Industry

AI Brings Deeper Understanding of Baseball Players’ Impact on Game

Penn State researchers use machine learning to power a system called Sabermetrics to analyze more than just baseball game statistics to show the impact of each player.
  • Article:Industry
  • Nutanix-Newsroom:Article

September 18, 2025

Major League Baseball can sometimes seem like an exercise in statistics as much as it is a sport. Batting averages, stolen bases, strikeout and runs batted in…almost every aspect of the game can be recorded as a number. For over a century, teams and fans have used this huge body of data to measure player and team performance in minute detail through a statistical process called sabermetrics.

Researchers at Penn State have developed a new method of analysis that draws on recent advances in machine learning to offer an even more accurate picture of how individual players impact the game. But the impact of AI in baseball goes way beyond simple number crunching.

What are sabermetrics?

Sabermetrics data uses 121 kinds of statistics to quantify players’ success or failure in batting, pitching and fielding, and how many games teams win or lose as a result. Creatively crunched, these numbers can guide decisions that can make the difference between winning and losing. 

In 2002, the Oakland A’s took an innovative approach by focusing only on how likely a player was to get on base. As a result, they were able to acquire players who had been undervalued by traditional analysis – and clinch that year’s American League West championship, a story told in the book and movie Moneyball.

Today, artificial intelligence (AI) is blazing the next frontier in baseball as the smart technology has the potential to revolutionize the game, much in the same way as the Oakland A’s clever Moneyball methods transformed the sport forever.

How has AI changed sabermetrics?

For one, AI is quickly becoming a pivotal part of sabermetrics because of the technology’s ability to ingest, process and generate insights on absurd quantities and types of data. Now that massive datasets are able to be quickly analyzed, baseball teams are able to make faster and smarter decisions.

In traditional sabermetrics, a single is a single regardless of what else is going on, like whether runners were on base or where the ball ended up.
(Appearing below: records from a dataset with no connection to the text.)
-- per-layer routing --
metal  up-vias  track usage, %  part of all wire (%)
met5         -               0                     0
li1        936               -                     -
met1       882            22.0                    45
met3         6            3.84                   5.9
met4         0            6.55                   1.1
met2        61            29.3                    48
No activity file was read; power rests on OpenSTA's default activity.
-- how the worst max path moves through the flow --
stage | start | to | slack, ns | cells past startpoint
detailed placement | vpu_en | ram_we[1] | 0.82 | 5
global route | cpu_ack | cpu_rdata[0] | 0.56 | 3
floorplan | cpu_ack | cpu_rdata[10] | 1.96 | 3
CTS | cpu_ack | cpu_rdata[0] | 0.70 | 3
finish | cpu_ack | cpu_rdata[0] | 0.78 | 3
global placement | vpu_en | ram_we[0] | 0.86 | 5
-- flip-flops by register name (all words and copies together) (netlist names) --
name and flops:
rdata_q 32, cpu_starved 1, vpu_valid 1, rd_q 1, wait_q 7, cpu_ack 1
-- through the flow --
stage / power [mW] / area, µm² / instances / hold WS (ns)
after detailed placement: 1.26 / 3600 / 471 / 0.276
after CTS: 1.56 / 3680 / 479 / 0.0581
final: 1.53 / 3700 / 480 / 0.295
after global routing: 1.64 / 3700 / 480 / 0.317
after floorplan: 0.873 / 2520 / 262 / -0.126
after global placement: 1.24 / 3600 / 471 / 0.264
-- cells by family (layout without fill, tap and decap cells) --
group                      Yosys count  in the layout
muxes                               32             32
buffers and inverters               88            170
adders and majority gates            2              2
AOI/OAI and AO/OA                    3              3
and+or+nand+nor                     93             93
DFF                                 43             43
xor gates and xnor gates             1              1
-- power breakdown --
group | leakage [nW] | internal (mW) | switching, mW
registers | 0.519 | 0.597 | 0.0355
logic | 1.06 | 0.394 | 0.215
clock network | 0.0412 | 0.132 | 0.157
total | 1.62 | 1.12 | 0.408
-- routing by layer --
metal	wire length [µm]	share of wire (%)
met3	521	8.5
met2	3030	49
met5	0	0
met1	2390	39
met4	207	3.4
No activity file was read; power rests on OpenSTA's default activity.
Recording games as a series of discrete events without any context doesn’t fully capture a player’s impact, according to Connor Heaton, a Ph.D student at Penn State’s College of Information Sciences and Technology (IST). 

“When you simply describe a game as counting statistics, you really lose a lot of information about how the game actually happened,” said Heaton.
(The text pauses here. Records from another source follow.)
File: src/rtl/pu_riscv_rf_access_ctrl.sv
// Register-file port arbiter: post-reset zero-clear of x1..xN, pipeline pass-through,
// and serialised debug-unit register reads/writes while the core is stalled.
`timescale 1ns/1ps
module pu_riscv_rf_access_ctrl #(
    parameter int XLEN    = 64,
    parameter int AR_BITS = 5
) (
    input  logic               clk,
    input  logic               rstn,
    input  logic [AR_BITS-1:0] pl_src1,
    input  logic [AR_BITS-1:0] pl_dst,
    input  logic [XLEN-1:0]    pl_dstv,
    input  logic               pl_we,
    output logic               rf_busy,
    output logic [AR_BITS-1:0] rf_src1,
    input  logic [XLEN-1:0]    rf_srcv1,
    output logic [AR_BITS-1:0] rf_dst,
    output logic [XLEN-1:0]    rf_dstv,
    output logic               rf_we,
    input  logic               du_stall,
    input  logic               du_req,
    input  logic               du_we,
    input  logic [AR_BITS-1:0] du_addr,
    input  logic [XLEN-1:0]    du_wdata,
    output logic [XLEN-1:0]    du_rdata,
    output logic               du_ack
);

    typedef enum logic [2:0] {CLEAR, RUN, DU_WR, DU_RD, DU_RDATA} state_t;

    localparam logic [AR_BITS-1:0] LAST_REG = '1;
    localparam logic [AR_BITS-1:0] FIRST_REG = AR_BITS'(1);

    state_t             state_q, state_d;
    logic [AR_BITS-1:0] clr_cnt_q, clr_cnt_d;
    logic [AR_BITS-1:0] cap_addr_q, cap_addr_d;
    logic [XLEN-1:0]    cap_data_q, cap_data_d;
    logic [XLEN-1:0]    du_rdata_q, du_rdata_d;
    logic               du_ack_q, du_ack_d;

    always_comb begin
        state_d    = state_q;
        clr_cnt_d  = clr_cnt_q;
        cap_addr_d = cap_addr_q;
        cap_data_d = cap_data_q;
        du_rdata_d = du_rdata_q;
        du_ack_d   = 1'b0;
        rf_busy    = 1'b1;
        rf_src1    = pl_src1;
        rf_dst     = '0;
        rf_dstv    = '0;
        rf_we      = 1'b0;

        case (state_q)
            CLEAR: begin
                rf_we  = 1'b1;
                rf_dst = clr_cnt_q;
                if (clr_cnt_q == LAST_REG) begin
                    clr_cnt_d = FIRST_REG;
                    state_d   = RUN;
                end else begin
                    clr_cnt_d = clr_cnt_q + AR_BITS'(1);
                end
            end
            RUN: begin
                rf_busy = 1'b0;
                rf_dst  = pl_dst;
                rf_dstv = pl_dstv;
                rf_we   = pl_we & (pl_dst != '0);
                // A pending pipeline write keeps the port, so debug waits for a quiet cycle.
                if (du_req && du_stall && !pl_we) begin
                    cap_addr_d = du_addr;
                    cap_data_d = du_wdata;
                    state_d    = du_we ? DU_WR : DU_RD;
                end
            end
            DU_WR: begin
                if (pl_we) begin
                    rf_dst  = pl_dst;
                    rf_dstv = pl_dstv;
                    rf_we   = (pl_dst != '0);
                end else begin
                    rf_dst   = cap_addr_q;
                    rf_dstv  = cap_data_q;
                    rf_we    = (cap_addr_q != '0);
                    du_ack_d = 1'b1;
                    state_d  = RUN;
                end
            end
            DU_RD: begin
                rf_src1 = cap_addr_q;
                state_d = DU_RDATA;
            end
            DU_RDATA: begin
                rf_src1    = cap_addr_q;
                du_rdata_d = (cap_addr_q == '0) ? '0 : rf_srcv1;
                du_ack_d   = 1'b1;
                state_d    = RUN;
            end
            default: begin
                state_d = CLEAR;
            end
        endcase
    end

    always_ff @(posedge clk or negedge rstn) begin
        if (!rstn) begin
            state_q    <= CLEAR;
            clr_cnt_q  <= FIRST_REG;
            cap_addr_q <= '0;
            cap_data_q <= '0;
            du_rdata_q <= '0;
            du_ack_q   <= 1'b0;
        end else begin
            state_q    <= state_d;
            clr_cnt_q  <= clr_cnt_d;
            cap_addr_q <= cap_addr_d;
            cap_data_q <= cap_data_d;
            du_rdata_q <= du_rdata_d;
            du_ack_q   <= du_ack_d;
        end
    end

    assign du_rdata = du_rdata_q;
    assign du_ack   = du_ack_q;

endmodule

File: config.mk
export PLATFORM = sky130hd
export DESIGN_NAME = pu_riscv_rf_access_ctrl
export DESIGN_NICKNAME = d
export VERILOG_FILES = /design/src/rtl/pu_riscv_rf_access_ctrl.sv
export SDC_FILE = /design/constraint.sdc
export NUM_CORES = 1
export LEC_CHECK = 0
export BUFFER_PORTS_ARGS = -buffer_cell sky130_fd_sc_hd__buf_2
export CAP_MARGIN = 20
export CORE_AREA = 3 3 135 137
export DETAILED_ROUTE_END_ITERATION = 8
export DIE_AREA = 0 0 138 140
export PLACE_DENSITY = 0.82
export SLEW_MARGIN = 20
export SYNTH_ARGS = -nofsm -noshare
export SYNTH_HDL_FRONTEND = slang
export SYNTH_SLANG_ARGS = --single-unit
File: constraint.sdc
create_clock -name clk -period 1.62 [get_ports clk]
set_input_delay 0.081 -clock clk [delete_from_list [all_inputs] [get_ports clk]]
set_output_delay 0.081 -clock clk [all_outputs]
set_load 0.02 [all_outputs]
Word-level counts from Yosys, hierarchy flattened
Index checks and enable logic that the tools add are counted.
Widths: inputs -> output; s select.
- flip-flop bits (word level): 142
- input port bits: 213
- output and inout port bits: 141
- $add $sub $neg: 1
- equality and inequality tests: 8
- multiplexer cells: 17
- bitwise gates (word level): 1
- reduce and logical (&&, ||, !) cells: 10
- operator list (kind ; count):
    $mux 64 ; 2
    $pmux 64 s2 ; 1
    $mux 5 ; 3
    $pmux 3 s5 ; 1
    $pmux 5 s3 ; 1
    $reduce_bool 5->1 ; 2
    $mux 3 ; 3
    $eq 3x2->1 const B ; 2
    $ne 2x2->1 const B ; 3
    $add 5x1->5 const B ; 1
    $eq 5x5->1 const B ; 1
    $logic_not 5->1 ; 1
    $mux 1 ; 4
    $eq 3x1->1 const B ; 1
    $eq 3x3->1 const B ; 1
    $logic_not 3->1 ; 1
    $pmux 1 s3 ; 1
    $reduce_and 3->1 ; 1
    $logic_and 1x1->1 ; 2
    $pmux 1 s2 ; 1
    $reduce_and 2->1 ; 1
    $reduce_or 2->1 ; 1
    $and 1x1->1 ; 1
    $logic_not 1->1 ; 1

Logic depth before layout (Yosys ltp)
- word-level depth: 4
- depth in mapped cells: 7
- depth with buffers taken out: 7

Least setup slack after synthesis
Ideal clock, no wire load.
- path type: reg2out
- start point: register state_q[0]
- end point: output rf_dstv[0]
- data arrival time: 1520 ps
- path slack: 19 ps
- stages on the path, launching flop included: 7
- path buffers: 3
- cells stage by stage: dfrtp_1 -> buf_2 -> nand3b_1 -> a21oi_2 -> buf_4 -> buf_4 -> a22o_1
- word-level cells in the longest chain between the ends: 2
- RTL lines (what ; RTL line ; text):
    start, declared ; 34 ; state_t state_q, state_d;
    start signal, assigned ; 115 ; state_q <= state_d;
    $eq 3x2->1 / $eq 3x1->1 (equally long branches) ; 54 ; case (state_q)
    $pmux 64 s2 * ; 54 ;
    end, declared ; 18 ; output logic [XLEN-1:0] rf_dstv,
Mark *: on every way between the ends. The rest lies on a longest branch, timed or not.

Worst setup path after layout
- start point: register state_q[1]
- end point: output rf_dst[1]
- word-level cells in the longest chain between the ends: 2
- RTL lines (what ; RTL line ; text):
    $eq 3x2->1, or another cell as far along ; 54 ;
    $pmux 5 s3 * ; 54 ;
    end, declared ; 17 ; output logic [AR_BITS-1:0] rf_dst,
Marks and branches as above.

==> results.yml <==
outcome:
  status: "finished, violations left"
  violations: "setup timing"
setup_path:
  timing_worst_setup_path_type: "reg2out"
  r2r-end: "du_rdata[50]"
  end_kind: "output pin"
  cp_slowest_cell: "a222oi_1"
  worstPathCellList: "buf_6 > nor4b_4 > bufbuf_16 > a222oi_1 > inv_1 > buf_2"
  worstReg2RegStart: "cap_addr_q[1]"
  startpoint_type: "register"
  cp-endpoint: "rf_dst[1]"
  cp_data_arrival_time_ns: 2.06
  slowest_delay_ns: 0.44
  r2r.worst_path.cells: 7
  path_max_fanout: 6
  r2r_setup_slack_ns: -0.33
  critPathLaunch: "state_q[1]"
  cp.required_ns: 1.54
sta:
  whs_ns: 0.0704
  period_share: 1.32
  worst_clock_skew_ns: 0.0157
  slew_headroom: 0.539
  fin_crit_ns: 2.14
  slew_violations: 0
  fmax_mhz: 468
  timing.final.ws_setup_ns: -0.516
  hold_violations: 0
  finalSetupTns_ns: -49.04
  rsz0062_at_grt: "true"
  setup_violations: 145
  tightestPinTransition_ns: 0.692
yosys:
  synth_top_area_frac: 0.553
  yosysUniqueCellTypes: 37
  yosys_warnings: 0
  synthTopCellsByArea: "dfrtp_1, mux2_2, a22o_1"
  syn-instance-count: 576
  synth_area_um2: 6380
  syn-num-nets: 791
  synth_seq_cells: 142
  synth_top_area_cell: "dfrtp_1"
  synth-seq-area-share: 0.557
  syn_avg_cell_area_um2: 11.1
clocking:
  clkTransAtPathRegs_ns: 0.07
  htreeDepth: 4
  cts_inserted_buffers: 17
  cts.sinks: 142
  clk_path_buf_depth: 2
  clock_latency_ns: 0.42
  cts_tree: "yes"
  root_buffer: "clkbuf_16"
route:
  drt_iter0_drc: 398
  drt_wl_total_um: 29300
  firstDrtPassIters: 5
  antenna_left: 0
  dr_total_vias: 7311
  wl_per_cell_um: 21.6
  drc: 0
  avgViaCountPerCell: 5.39
die:
  ios: 354
  die_y_um: 140
  core_area_um2: 17200
  initial_core_util: 0.371
  floorplan.die_area_um2: 19300
  die_x_um: 138
  row_count: 48
flow_run:
  max_cap_violations: 0
pwr:
  pwr-share-clk: 0.211
  p_leak_nw: 5.80
  peakVddDrop_mv: 1.07
  swShare: 0.399
  powerDensity_nw_per_um2: 1640
  comb_power_share: 0.479
  finalPower_w: 0.0195
  p_switching_w: 0.00781
  power.internal_w: 0.0117
  pwr-share-seq: 0.310
placed_design:
  port_buffers: 353
  place_ws_ns: -0.0848
  hpwl_um: 15700
  place_congestion: 0.927
  dp_cells: 1163
grt:
  grt_pass1_wl_um: 41900
  overflow: 0
  grtUsageMet2: 0.474
  grt-busiest-layer: "met2"
  grtUsageMet1: 0.293
  track_usage: 0.275
  grt_max_degree: 66
  grt_antenna_before_repair: 3
  grt_pass1_vias: 7702
  use_met3: 0.0823
layout:
  final_nets: 1332
  area_growth_pct: 86.3
  layout_common_cells: "buf_2, dfrtp_1, nand2_1"
  fin_cells: 1357
  drive_gt1_frac: 0.539
  final_common_cell: "buf_2"
hold_path:
  hp-class: "in2reg"
flip-flops by register name (all words and copies together), names as in the netlist:
signal,cells
cap_data_q,64
cap_addr_q,5
state_q,3
du_rdata,64
du_ack,1
clr_cnt_q,5
power by group through the flow:
stage / logic, W / clock network (W) / registers, W
after detailed placement: 0.00669 / 0 / 0.00593
after floorplan: 0.00310 / 0 / 0.00669
after global placement: 0.00652 / 0 / 0.00588
after CTS: 0.00801 / 0.00416 / 0.00591
final: 0.00937 / 0.00412 / 0.00606
after global routing: 0.00984 / 0.00432 / 0.00619
per-layer routing:
metal,up-vias,wire (um),part of all wire
met3,155,2500,0.085
met5,-,14,0.00048
li1,3117,-,-
met2,518,14900,0.51
met4,2,1970,0.067
met1,3519,9950,0.34
through the flow:
| stage | utilization | cell area, um^2 |
|---|---|---|
| 3_5_place_dp | 0.511 | 8770 |
| 5_1_grt | 0.692 | 11900 |
| 4_1_cts | 0.661 | 11300 |
| 2_1_floorplan | - | 6380 |
| 6_report | 0.692 | 11900 |
| 3_3_place_gp | 0.511 | 8770 |
how the worst min path moves through the flow:
stage | from | endpoint | slack, ns | depth (start not counted)
after floorplan | rstn | cap_addr_q[0] | -0.21 | 0
after global placement | rstn | du_rdata[13] | 0.07 | 1
after detailed placement | rstn | du_rdata[13] | 0.07 | 1
after CTS | du_we | state_q[0] | 0.05 | 4
after global routing | du_we | state_q[0] | 0.11 | 4
final | du_we | state_q[0] | 0.07 | 4
repair_timing:
action                     in CTS  in global routing
cloned                          4                  6
hold buffers                  134                  0
hold endpoints to repair      197                  0
setup endpoints to repair      95                209
gates resized for setup       147                122
pin swaps                      15                 43
buffers inserted                8                 10
cell usage after synthesis (all sizes together):
master	n
dfrtp	141
nand2	138
mux2	74
o21ai	69
a22o	64
buf	35
clkbuf	8
inv	6
nor2	6
a21oi	5
a222oi	5
nand2b	3
a31oi	2
and3	2
ha	2
nor3	2
o21bai	2
or3	2
or4	2
and3b	1
dfstp	1
nand3	1
nand3b	1
nand4	1
nor2b	1
nor4b	1
o21a	1
critical path, delay by kind of cell, from the launching register on:
family | cells | cell delay, ns
buf+inv | 4 | 0.65
compound gates | 1 | 0.44
flops | 1 | 0.41
simple gates | 1 | 0.14
kinds of logic (layout without fill, tap and decap cells):
| logic type | Yosys count | after routing | share of synthesized area |
|---|---|---|---|
| and+or+nand+nor | 161 | 161 | 0.109 |
| AOI/OAI and AO/OA | 148 | 148 | 0.160 |
| DFF | 142 | 142 | 0.557 |
| muxes | 74 | 74 | 0.131 |
| buffers and inverters | 49 | 603 | 0.0392 |
| adders and majority gates | 2 | 2 | 0.00392 |
| other | 0 | 2 | 0 |
cell type report:
| type | count | area [um^2] |
|---|---|---|
| Multi-Input combinational cell | 385 | 2890 |
| Clock inverter | 15 | 184 |
| Antenna cell | 2 | 5.00 |
| Fill cell | 1063 | 5290 |
| Timing Repair Buffer | 565 | 4520 |
| Inverter | 6 | 22.5 |
| Tap cell | 225 | 282 |
| Sequential cell | 142 | 3560 |
| Clock buffer | 17 | 425 |
Power figures use the tool's default switching activity.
Heaton’s model draws on Natural Language Processing (NLP), specifically a sequential modeling technique called Masked Gamestate Modeling, which helps computers infer the meaning of words from the surrounding context. In baseball, Heaton said, a similar process can be used to infer the meaning of game events based on context and the impact they have on the game.

RELATED Restoring Ancient Texts with AI
This Google DeepMind project uses a neural network, natural language processing and machine learning to help historians piece together fragments of ancient Greek decrees from 420 BC.
  • Article:Industry
  • Nutanix-Newsroom:Article

June 17, 2025

Heaton also leveraged the idea of self-supervised contrastive learning, a family of methods used in computer vision to draw conclusions from unlabeled data. The idea is that similar views of the same image will produce outputs that are also similar, and different from other records in a batch of images. 

“We adapted that to baseball, and said that the same player at two close points in time should have a similar impact on the game,” Heaton said.

Heaton and his co-author, IST professor Prasenjit Mitra, trained their model on data from the Statcast system, which uses 12 high-speed cameras at every MLB stadium to record information on pitching, hitting and fielding. There were three kinds of data in all. First, they used the Python package pybaseball to collect pitch-by-pitch data for the 2015-2019 seasons and season-by-season data from 1995-2019, a total of 5,000 games and 4.6 million pitches.

Pitch-by-pitch data included game number, at-bat number and pitch number. The season-by-season data covered the result of each pitch in terms of changes to the “gamestate”: ball-strike count, base occupancy, number of outs and score. Various combinations of these four numbers could lead to one of 325 possible gamestate changes. 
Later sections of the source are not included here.